In honor of National Domestic Violence Month,
One in Four
Trigger Warnings: Domestic Violence
Statistics state that one in four women will be subjected to Domestic Violence in her lifetime. I often vacillate-am I the 25%? Or am I over-exaggerating my experiences?
I never labeled my experience as Domestic Violence. Not at the time. Was it toxic? Absolutely. Do I have culpability in the death of our relationship? Yes. Was it acceptable that I felt scared of my boyfriend? No.

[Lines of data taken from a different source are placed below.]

File: src/hdl/batd_pkg.sv
`timescale 1ns / 1ps
// ----------------------------------------------------------------------------
// batd_pkg
// shared constants, codes and handshake structs of the thumbnail downscaler
// ----------------------------------------------------------------------------
package batd_pkg;

    localparam int DEF_MAX_THUMB_WIDTH = 256;
    localparam int DEF_MAX_SCREEN_DIM  = 2048;

    localparam int CFG_IDX_W  = 3;
    localparam int CFG_DATA_W = 12;
    localparam int PIX_W      = 32;
    localparam int SUM_W      = 30;
    localparam int NUM_CH     = 4;
    localparam int DIV_W      = 32;
    localparam int RECIP_W    = 17;
    localparam int FRAC_SHIFT = 16;

    localparam logic [11:0] RST_SCREEN_W = 12'd800;
    localparam logic [11:0] RST_SCREEN_H = 12'd600;
    localparam logic [8:0]  RST_THUMB_W  = 9'd132;
    localparam logic [8:0]  RST_THUMB_H  = 9'd100;
    localparam logic [3:0]  RST_REDUCE   = 4'd6;

    localparam logic [31:0] FRAC_ONE = 32'd65536;
    localparam logic [31:0] BYTE_MAX = 32'd255;

    typedef enum logic [CFG_IDX_W-1:0] {
        REG_SCREEN_WIDTH  = 3'd0,
        REG_SCREEN_HEIGHT = 3'd1,
        REG_THUMB_WIDTH   = 3'd2,
        REG_THUMB_HEIGHT  = 3'd3,
        REG_REDUCE_FACTOR = 3'd4
    } cfg_reg_t;

    typedef struct packed {
        logic             start;
        logic [DIV_W-1:0] num;
        logic [DIV_W-1:0] den;
    } div_req_t;

    typedef struct packed {
        logic             done;
        logic [DIV_W-1:0] quot;
        logic [DIV_W-1:0] rem;
    } div_rsp_t;

endpackage

File: src/hdl/batd_div.sv
`timescale 1ns / 1ps
// ----------------------------------------------------------------------------
// batd_div
// restoring unsigned divider, one quotient bit per cycle
// ----------------------------------------------------------------------------
module batd_div (
    input  logic               clk,
    input  logic               rst_n,
    input  batd_pkg::div_req_t req,
    output batd_pkg::div_rsp_t rsp
);
    import batd_pkg::*;

    localparam int CNT_W = $clog2(DIV_W + 1);

    logic             busy_reg, busy_next;
    logic             done_reg, done_next;
    logic [CNT_W-1:0] cnt_reg, cnt_next;
    logic [DIV_W-1:0] num_reg, num_next;
    logic [DIV_W-1:0] rem_reg, rem_next;
    logic [DIV_W-1:0] den_reg, den_next;
    logic [DIV_W:0]   rem_shift;
    logic [DIV_W:0]   rem_diff;

    always_comb
    begin
        busy_next = busy_reg;
        done_next = 1'b0;
        cnt_next  = cnt_reg;
        num_next  = num_reg;
        rem_next  = rem_reg;
        den_next  = den_reg;
        rem_shift = {rem_reg, num_reg[DIV_W-1]};
        rem_diff  = rem_shift - {1'b0, den_reg};
        if (req.start)
        begin
            busy_next = 1'b1;
            cnt_next  = CNT_W'(DIV_W);
            num_next  = req.num;
            den_next  = req.den;
            rem_next  = '0;
        end
        else if (busy_reg)
        begin
            // trial subtract, keep the shifted remainder on a borrow
            if (!rem_diff[DIV_W])
            begin
                rem_next = rem_diff[DIV_W-1:0];
                num_next = {num_reg[DIV_W-2:0], 1'b1};
            end
            else
            begin
                rem_next = rem_shift[DIV_W-1:0];
                num_next = {num_reg[DIV_W-2:0], 1'b0};
            end
            cnt_next = cnt_reg - CNT_W'(1);
            if (cnt_reg == CNT_W'(1))
            begin
                busy_next = 1'b0;
                done_next = 1'b1;
            end
        end
    end

    always_ff @(posedge clk or negedge rst_n)
    begin
        if (!rst_n)
        begin
            busy_reg <= 1'b0;
            done_reg <= 1'b0;
            cnt_reg  <= '0;
            num_reg  <= '0;
            rem_reg  <= '0;
            den_reg  <= '0;
        end
        else
        begin
            busy_reg <= busy_next;
            done_reg <= done_next;
            cnt_reg  <= cnt_next;
            num_reg  <= num_next;
            rem_reg  <= rem_next;
            den_reg  <= den_next;
        end
    end

    assign rsp.done = done_reg;
    assign rsp.quot = num_reg;
    assign rsp.rem  = rem_reg;
endmodule

File: config.mk
export PLATFORM = sky130hd
export DESIGN_NAME = batd_div
export DESIGN_NICKNAME = d
export VERILOG_FILES = /design/src/hdl/batd_pkg.sv /design/src/hdl/batd_div.sv
export SDC_FILE = /design/constraint.sdc
export NUM_CORES = 1
export LEC_CHECK = 0
export ABC_AREA = 1
export BUFFER_PORTS_ARGS = -buffer_cell sky130_fd_sc_hd__buf_2
export CELL_PAD_IN_SITES_DETAIL_PLACEMENT = 1
export CELL_PAD_IN_SITES_GLOBAL_PLACEMENT = 1
export CORE_ASPECT_RATIO = 0.9
export CORE_MARGIN = 5
export CORE_UTILIZATION = 30
export CTS_BUF_LIST = sky130_fd_sc_hd__clkbuf_16
export DETAILED_ROUTE_END_ITERATION = 8
export PLACE_DENSITY = 0.74
export SETUP_SLACK_MARGIN = 0.2
export SYNTH_ARGS = -nofsm -noshare
export SYNTH_HDL_FRONTEND = slang
export SYNTH_SLANG_ARGS = --single-unit
File: constraint.sdc
create_clock -name clk -period 4 [get_ports clk]
set_input_delay 0.4 -clock clk [delete_from_list [all_inputs] [get_ports clk]]
set_output_delay 0.4 -clock clk [all_outputs]
set_load 0.01 [all_outputs]
---- Word level (Yosys, flattened, before mapping) ----
Index checks and enable logic that the tools add are counted.
W data, S select, Z words.
storage, ports and cells
  bits in registers ....................... 104
  input bits .............................. 67
  output and inout port bits .............. 65
  logic and storage cells ................. 24
operators by class
  $add $sub $neg .......................... 2
  equality and inequality tests ........... 1
  mux-type cells .......................... 14
  reduce and logical (&&, ||, !) cells .... 1
operators by type and width
  operator               count
  $mux W32               5
  $sub A33 B32 Y33       1
  $mux W6                2
  $mux W1                7
  $eq A6 B1 Y1 const B   1
  $sub A6 B1 Y6 const B  1
  $reduce_bool A2 Y1     1

---- Depth between registers and ports, before layout ----
Gate-level depths: netlist of the first run.
  depth in word-level cells ............... 4
  depth in mapped cells ................... 19
  mapped depth without buffers ............ 18

---- Least setup slack after synthesis of the first run ----
No wires, ideal clock.
  kind .................................... register -> register
  from .................................... register num_reg[31]
  to ...................................... register rem_reg[10]
  setup time .............................. 0.118 ns
  arrival time ............................ 2.117 ns
  data required time ...................... 3.882 ns
  setup slack ............................. 1.765 ns
  stages on the path, launching flop included .. 18
  buffers on the path ..................... 1
  clock period less this slack ............ 2.235 ns
  cell sequence ........................... dfrtp_1 -> inv_1 -> ha_1 -> inv_1 -> fa_1 -> nand2_1 -> nand2_1 -> nand3_2 -> nand2_2 -> nand2_2 -> nand2_4 -> nand2_4 -> nand3_1 -> nand2_4 -> buf_4 -> nand2_1 -> nand3_1 -> nand2_1
between the ends
  longest elaborated chain between the ends .. 4
ends and longest elaborated chain
  item                    line            RTL
  from (decl)             batd_div.sv:19  logic [DIV_W-1:0] num_reg, num_next;
  from (signal assigned)  batd_div.sv:81  num_reg <= num_next;
  $sub A33 B32 Y33        batd_div.sv:34  rem_diff = rem_shift - {1'b0, den_reg};
  $mux W32                batd_div.sv:46  if (!rem_diff[DIV_W])
  $mux W32                batd_div.sv:43  else if (busy_reg)
  $mux W32                batd_div.sv:35  if (req.start)
  to (signal assigned)    batd_div.sv:82  rem_reg <= rem_next;
  to (decl)               batd_div.sv:20  logic [DIV_W-1:0] rem_reg, rem_next;
Every way passes these cells. The select of a mux whose other input is x is not followed.
A chain may end at the register's enable or synchronous reset.

---- Worst setup path in the final report of the first run ----
  from .................................... register num_reg[31]
  to ...................................... register rem_reg[3]
The elaborated chain is that of the path after synthesis.

==> reports/metrics.yaml, run 1 <==
clocking:
  cts_tree: "done"
  clock_latency_ns: 0.37
  clock_path_buffers: 2
  cts_hold_buf: 0
  cts_buffers: 9
  postCtsSetupBuffers: 0
  cts_resized: 0
  htreeDepth: 3
  numClockSinks: 104
  root_buffer: "clkbuf_16"
  clk_pin_slew_ns: 0.08
cells_and_area:
  fillers: 3054
  utilization_pct: 35.9
  n_antenna_cell: 0
  syn2layout_area_growth_pct: 16.8
  final_common_cell: "nand2_1"
  fin_area_sq_um: 8440
  fin_nets: 1334
  final_cell_mix: "nand2_1 (510), inv_1 (174), buf_2 (129), dfrtp_1 (104), nand3_1 (71)"
  drive_above_1_share_pct: 15.0
synthesis:
  synth_xor_area_share_pct: 1.82
  ys_types: 37
  synth_ff_type: "dfrtp_1"
  synth_adder_area_share_pct: 6.16
  synth-compound-area-share_pct: 6.11
  yosysSeqAreaShare_pct: 36.0
  synth_edf_count: 0
  synthSimpleGateAreaFrac_pct: 38.6
  synth_nets: 1218
  synth-async-reset-ratio_pct: 100
  synth_seq_cells: 104
  synth.avg_cell_area_sq_um: 6.48
  synth_top_family_by_area: "simple AND/OR/NAND/NOR gates"
  yosysWarnings: 0
  synth.area.mux_share_pct: 0
  syn_inst: 1116
  syn-cell-area_sq_um: 7230
detailed_routing:
  vias: 7207
  drt_first_iter_violations: 258
  dr.pass1.iters: 4
  drtAntennaViolNets: 0
  viasPerCell: 4.68
  drc_errors: 0
  wl_mm: 23.8
  wl_per_cell_um: 15.4
sta:
  period_minus_slack_ns: 2.81
  fmax_ghz: 0.356
  hold_viol: 0
  whs_ns: 0.0465
  finalMaxSlewViolations: 0
  finClkSkew_ns: 0.0149
  worstMarginPinSlew_ns: 1.01
  tns_ns: 0
  worst_slack_ns: 1.19
  rsz0062_at_grt: "no"
  post-route-period-util_pct: 70.2
  setup_viol_count_final: 0
  timing.slew.headroom_pct: 32.6
worst_setup_path:
  arrival_ns: 3.05
  startpoint_type: "register"
  critical_path_class: "register to register"
  cp.required_ns: 4.24
  end_kind: "register"
  worst-path-max-fanout: 31
floorplan:
  core_area_sq_um: 23500
  ios: 132
  start_util_pct: 30.7
  die_area_sq_um: 27300
  fp.dieH_um: 157
  die-width_um: 174
  row_count: 53
global_route:
  gr-usage-all-layers_pct: 17.7
  grt_pass1_vias: 7784
  overflow: 0
  grt_pass1_wl_mm: 39.7
  antenna_found_initial: 1
  grt_max_degree: 101
power_and_ir_drop:
  power.density_nw_per_um2: 495
  max-vdd-ir-drop_v: 0.000255
  p_leak_uw: 0.00502
placed_design:
  dp_hpwl_mm: 18.7
  gp_congestion: 0.894
  dpl_cell_area_sq_um: 8150
  port_buffers: 131
  pre_cts_ws_ns: 1.20
run:
  max_cap_viol_count: 0
hold_path:
  hold_path.class: "input port to async pin"
run_status:
  status: "complete, no violations"
-- synth_stat cells, drive strengths merged (2+ instances only) --
| cell type | n | share of area [%] |
|---|---|---|
| nand2 | 531 | 28 |
| a21oi | 28 | 2.1 |
| o211ai | 2 | 0.21 |
| o21bai | 5 | 0.52 |
| xnor2 | 7 | 0.85 |
| clkbuf | 19 | 0.99 |
| o221ai | 3 | 0.36 |
| buf | 11 | 1.2 |
| inv | 176 | 9.1 |
| nand4 | 9 | 0.78 |
| ha | 34 | 5.9 |
| nor3 | 7 | 0.48 |
| xor2 | 8 | 0.97 |
| dfrtp | 104 | 36 |
| o21ai | 38 | 2.6 |
| and2 | 7 | 0.61 |
| nand3 | 72 | 5.1 |
| nor2 | 47 | 2.8 |
-- final cells by class --
type / count / area, sq um / area share (%)
clock buffers: 9 / 225 / 2.67
clock inverters: 7 / 65.1 / 0.770
inverters: 176 / 661 / 7.82
multi-input cells: 806 / 3820 / 45.3
flip-flops and latches: 104 / 2600 / 30.8
well taps: 302 / 378 / 4.47
repair buffers: 135 / 691 / 8.18
-- path summary, 6_finish.rpt --
check / endpoint / cells past startpoint / start / slack, ns
setup / recovery: rem_reg[3]$_DFFE_PN0P_ / 16 / num_reg[31]$_DFFE_PN0P_ / 1.19
min in group clk: den_reg[29]$_DFFE_PN0P_ / 3 / req[29] / 0.24
hold / removal: done_reg$_DFF_PN0_ / 1 / rst_n / 0.05
max in group asynchronous: num_reg[22]$_DFFE_PN0P_ / 2 / rst_n / 3.08
hold reg to reg: cnt_reg[5]$_DFFE_PN0P_ / 1 / cnt_reg[5]$_DFFE_PN0P_ / 0.50
setup reg to reg: rem_reg[3]$_DFFE_PN0P_ / 16 / num_reg[31]$_DFFE_PN0P_ / 1.19
-- power by group --
group / switching, uW / total [uW] / internal, uW
Sequential: 144 / 1340 / 1200
Clock: 473 / 911 / 437
Combinational: 1300 / 1930 / 626
-- metrics by stage --
stage	power [uW]	std cells
after global placement	3240	1523
after floorplan	2700	1116
final	4180	1539
after CTS	4220	1539
after global routing	4530	1539
after detailed placement	3300	1523
-- logic make-up after synthesis --
family | after synthesis
flip-flops | 104
AND/OR/NAND/NOR | 677
XOR/XNOR | 15
adder cells (fa/ha/maj) | 35
AO/OA/AOI/OAI | 79
buffers and inverters | 206
-- worst max-delay path: stages, from the launching register on --
cell	delay, ns
dfrtp_1	0.38
inv_1	0.11
ha_1	0.15
inv_1	0.08
fa_1	0.44
nand2_1	0.09
nand2_1	0.09
nand3_2	0.09
nand2_2	0.09
nand2_2	0.10
nand2_4	0.07
nand2_4	0.07
nand3_1	0.08
nand2_2	0.55
nand2_1	0.12
nand3_1	0.12
nand2_1	0.07
-- per-layer routing --
metal,wire length [um],vias up,part of all wire (%),global-route usage (%)
met4,218,2,0.92,3.39
met3,1240,14,5.2,4.18
met2,10700,121,45,30.0
met5,13,-,0.055,0
li1,-,3621,-,-
met1,11600,3449,49,23.5
No activity file was read; power rests on OpenSTA's default activity.
==> run 2: changes to the inputs <==
--- a/config.mk
+++ b/config.mk
@@ -14,7 +14,7 @@
 export CORE_UTILIZATION = 30
 export CTS_BUF_LIST = sky130_fd_sc_hd__clkbuf_16
 export DETAILED_ROUTE_END_ITERATION = 8
-export PLACE_DENSITY = 0.74
+export PLACE_DENSITY = 0.77
 export SETUP_SLACK_MARGIN = 0.2
 export SYNTH_ARGS = -nofsm -noshare
 export SYNTH_HDL_FRONTEND = slang
==> constraint.sdc (replaced) <==
create_clock -name clk -period 2.35 [get_ports clk]
set_input_delay 0.235 -clock clk [delete_from_list [all_inputs] [get_ports clk]]
set_output_delay 0.235 -clock clk [all_outputs]
set_load 0.01 [all_outputs]
==> run 2 against run 1 <==
  * Register-to-register slack got worse by 1.1 ns
  * Final area increased by 12%
  * Sequential share of layout area shrank 3.3 points
  * Critical endpoint is now rem_reg[0]$_DFFE_PN0P_
==> reports/metrics.yaml, run 2 (same netlist as run 1, synthesis figures left out) <==
worst_setup_path:
  rrSetupSlack_ns: 0.06
  crit_path_cell_trace: "ha_1, nand2_2, inv_1, a21oi_2, nand2_4, nand2_4, nand2_4, nand2_4, nand2_4, nand2_4, nand2_8, buf_6, clkbuf_16, nand2_2, nand3_2, nand2_1"
  cpPeakStageDelay_ns: 0.39
  startpoint_type: "register"
  r2r_start: "rem_reg[6]$_DFFE_PN0P_"
  endpoint: "rem_reg[0]$_DFFE_PN0P_"
  cp.buffers_inverters: 3
  r2r_cells: 16
  cp_top_family: "simple AND/OR/NAND/NOR gates"
  worst-path-max-fanout: 4
  slowest_stage: "dfrtp_1"
  worstSetupStartpoint: "rem_reg[6]$_DFFE_PN0P_"
  critical_path_class: "register to register"
  cp.required_ns: 2.65
  cp.depth: 16
  arrival_ns: 2.59
  worst_r2r_endpoint: "rem_reg[0]$_DFFE_PN0P_"
  end_kind: "register"
  critical_path.most_common_cell: "nand2_4"
power_and_ir_drop:
  seqPwrFrac_pct: 27.6
  power.density_nw_per_um2: 892
  swShare_pct: 43.8
  max-vdd-ir-drop_v: 0.000441
  p_leak_uw: 0.00529
  clkPwrFrac_pct: 20.9
  power.share.combinational_pct: 51.5
  internal_power_uw: 4760
  p_sw_uw: 3710
global_route:
  use_met2_pct: 31.7
  antenna_found_initial: 4
  use_met1_pct: 24.4
  grt_pass1_vias: 8085
  gr-usage-all-layers_pct: 18.6
  met3_usage_pct: 4.78
  grt_pass1_wl_mm: 41.6
  overflow: 0
  grt.busiest_layer: "met2"
  grt_max_degree: 60
detailed_routing:
  wl_mm: 26.0
  drtAntennaViolNets: 0
  viasPerCell: 4.80
  drt_first_iter_violations: 265
  drc_errors: 0
  wl_per_cell_um: 16.5
  vias: 7541
  dr.pass1.iters: 4
run:
  max_cap_viol_count: 0
floorplan:
  ios: 132
  die_area_sq_um: 27300
  row_count: 53
  fp.dieH_um: 157
  die-width_um: 174
  start_util_pct: 30.7
  core_area_sq_um: 23500
cells_and_area:
  drive_above_1_share_pct: 24.4
  fin_nets: 1365
  fin_area_sq_um: 9500
  utilization_pct: 40.3
  final_cell_mix: "nand2_1 (481), inv_1 (172), buf_2 (129), dfrtp_1 (92), nand3_1 (59)"
  final_common_cell: "nand2_1"
  syn2layout_area_growth_pct: 31.3
sta:
  timing.slew.headroom_pct: 61.7
  finClkSkew_ns: 0.0121
  rsz0062_at_grt: "yes"
  tns_ns: 0
  post-route-period-util_pct: 97.3
  whs_ns: 0.0780
  fmax_ghz: 0.437
  period_minus_slack_ns: 2.29
  worstMarginPinSlew_ns: 0.575
  setup_viol_count_final: 0
  finalMaxSlewViolations: 0
  hold_viol: 0
  worst_slack_ns: 0.0628
clocking:
  cts_buffers: 9
  htreeDepth: 3
  root_buffer: "clkbuf_16"
  clk_pin_slew_ns: 0.08
  clock_path_buffers: 2
  clock_latency_ns: 0.36
  cts_tree: "done"
  numClockSinks: 104
placed_design:
  port_buffers: 131
  gp_congestion: 0.891
  pre_cts_ws_ns: -0.0139
  dpl_cell_area_sq_um: 8350
  dp_hpwl_mm: 19.4
hold_path:
  hold_path.class: "input port to register"
run_status:
  status: "complete, no violations"
run 2: changes by cell type in the layout (fill, tap and decap cells not counted), moves of 8 or more:
cell	delta
nand3_2	+11
nand2_1	-29
ha_1	-27
nand3_1	-12
buf_4	+19
nand2_2	+19
dfrtp_2	+12
nand2_4	+8
ha_4	+27
dfrtp_1	-12
run 2: worst min-delay path by stage:
stage | startpoint | endpoint | slack (ns) | cells after the start
3_5_place_dp | rst_n | num_reg[29]$_DFFE_PN0P_ | 0.26 | 1
5_1_grt | req[2] | den_reg[2]$_DFFE_PN0P_ | 0.07 | 3
2_1_floorplan | rst_n | busy_reg$_DFF_PN0_ | -0.06 | 0
6_report | req[28] | den_reg[28]$_DFFE_PN0P_ | 0.08 | 3
3_3_place_gp | rst_n | num_reg[29]$_DFFE_PN0P_ | 0.25 | 1
4_1_cts | req[24] | den_reg[24]$_DFFE_PN0P_ | 0.07 | 3
run 2: power by group through the flow:
stage / clock (uW) / sequential, uW / combinational (uW)
final: 1770 / 2340 / 4360
after global routing: 1900 / 2380 / 4800
after CTS: 1820 / 2320 / 3970
after floorplan: 0 / 2330 / 2260
after detailed placement: 0 / 2310 / 3510
after global placement: 0 / 2300 / 3420
run 2: layer usage:
metal  wire length [um]  vias to the layer above
met5                 41                        -
met4                404                        6
met3               1430                       33
met2              12100                      168
met1              12000                     3631
li1                   -                     3703
run 2: final cells by class:
type	count	area, sq um
timing repair buffer	166	1080
sequential	104	2620
inverter	176	663
clock inverter	7	110
tap	302	378
clock buffer	9	225
multi-input combinational	806	4420
fill	2990	14000
antenna	1	2.50
run 2: through the flow:
stage	cells	power [uW]
floorplan	1116	4600
global placement	1540	5720
detailed placement	1540	5810
CTS	1566	8110
global route	1570	9070
finish	1571	8470
run 2: tightest hold or removal path, cell delays in order:
cell and delay (ns):
buf_2 0.08, nand2_1 0.04, o21ai_0 0.06
run 2: what timing repair did:
| item | 4_1_cts | 5_1_grt |
|---|---|---|
| buffers inserted | 7 | 1 |
| hold endpoints to repair | 37 | 0 |
| gates cloned | 2 | 3 |
| endpoints found under the setup margin | 33 | 33 |
| pin swaps | 11 | 21 |
| hold buffers | 1 | 0 |
| gates resized for setup | 67 | 52 |
==> run 3: changes to the inputs <==
--- a/config.mk
+++ b/config.mk
@@ -6,7 +6,7 @@
 export NUM_CORES = 1
 export LEC_CHECK = 0
 export ABC_AREA = 1
-export BUFFER_PORTS_ARGS = -buffer_cell sky130_fd_sc_hd__buf_2
+export BUFFER_PORTS_ARGS = -buffer_cell sky130_fd_sc_hd__clkbuf_2
 export CELL_PAD_IN_SITES_DETAIL_PLACEMENT = 1
 export CELL_PAD_IN_SITES_GLOBAL_PLACEMENT = 1
 export CORE_ASPECT_RATIO = 0.9
==> run 3 against run 2 <==
  * Clock power is 15% lower
  * Setup slack worse by 0.038 ns
  * Wire length fell by 0.39%
  * Critical path depth down 2
  * First-iteration DRC count increased by 6.8%
  * Critical endpoint is now rem_reg[3]$_DFFE_PN0P_
  * Highest routed layer is now met4
==> reports/metrics.yaml, run 3 (same netlist as run 1, synthesis figures left out) <==
run_status:
  status: "complete, no violations"
cells_and_area:
  n_antenna_cell: 0
  final_cell_mix: "nand2_1 (479), inv_1 (168), clkbuf_2 (129), dfrtp_1 (94), nand3_1 (60)"
  final_common_cell: "nand2_1"
  fin_nets: 1365
  utilization_pct: 40.2
  seqCellArea_sq_um: 2620
  stdcell_count: 1570
  fillers: 3021
  multi_input_area_sq_um: 4450
  drive_above_1_share_pct: 24.7
  syn2layout_area_growth_pct: 30.8
worst_setup_path:
  critical_path_class: "register to register"
  startpoint_type: "register"
  worst-path-max-fanout: 5
  cp.required_ns: 2.60
  end_kind: "register"
  arrival_ns: 2.57
global_route:
  antenna_found_initial: 0
  overflow: 0
  grt_pass1_vias: 8249
  gr-usage-all-layers_pct: 19.0
  grt_max_degree: 66
  grt_pass1_wl_mm: 42.1
power_and_ir_drop:
  power.share.combinational_pct: 53.0
  clkPwrFrac_pct: 18.4
  p_sw_uw: 3700
  swShare_pct: 45.1
  power.density_nw_per_um2: 868
  seqPwrFrac_pct: 28.5
  internal_power_uw: 4510
  p_leak_uw: 0.00524
  max-vdd-ir-drop_v: 0.000417
sta:
  worst_slack_ns: 0.0252
  post-route-period-util_pct: 98.9
  finClkSkew_ns: 0.00883
  fmax_ghz: 0.430
  hold_viol: 0
  rsz0062_at_grt: "yes"
  finalMaxSlewViolations: 0
  setup_viol_count_final: 0
  timing.slew.headroom_pct: 58.9
  worstMarginPinSlew_ns: 0.617
  period_minus_slack_ns: 2.32
clocking:
  root_buffer: "clkbuf_16"
  cts_tree: "done"
  clock_path_buffers: 2
  clk_pin_slew_ns: 0.08
  clock_latency_ns: 0.36
  htreeDepth: 3
  numClockSinks: 104
  cts_buffers: 9
detailed_routing:
  vias: 7572
  viasPerCell: 4.82
  drtAntennaViolNets: 0
  wl_mm: 25.9
  wl_per_cell_um: 16.5
  drt_first_iter_violations: 283
  drc_errors: 0
  dr.pass1.iters: 5
placed_design:
  pre_cts_ws_ns: 0.0195
  placed_cells: 1538
  port_buffers: 131
  dp_hpwl_mm: 19.2
  gp_congestion: 0.877
floorplan:
  die-width_um: 174
  start_util_pct: 30.7
  ios: 132
  row_count: 53
  fp.dieH_um: 157
  die_area_sq_um: 27300
  core_area_sq_um: 23500
run:
  max_cap_viol_count: 0
hold_path:
  hold_path.class: "input port to register"
run 3: changes by cell type in the layout (fill, tap and decap cells not counted), moves of 3 or more:
cell / delta
nand2_2: -3
buf_2: -129
inv_2: +5
ha_1: -3
clkbuf_2: +129
inv_1: -4
nand2_4: +6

Domestic violence is behavior that harms the other person in the relationship. It can be verbal, emotional, sexual, or financial. It includes the use of threats, gestures, glares to maintain a constant atmosphere of fear. Behaviors that engender fear include
- Shouting (Check)
- Hitting Walls (Do doors count?)
- Displaying Weapons, stalking, (no, no)
- Prolonged silence-(I’m not sure on this one. He would get scarily silent, but most stories talk about enduring the silent treatment for days, and I never received that. Then again, most studies in domestic violence aren’t focused on university students, and assume that you live with your intimate partner. With him, the silence came between bouts of rage, so it was terrifying, but maybe it only felt prolonged.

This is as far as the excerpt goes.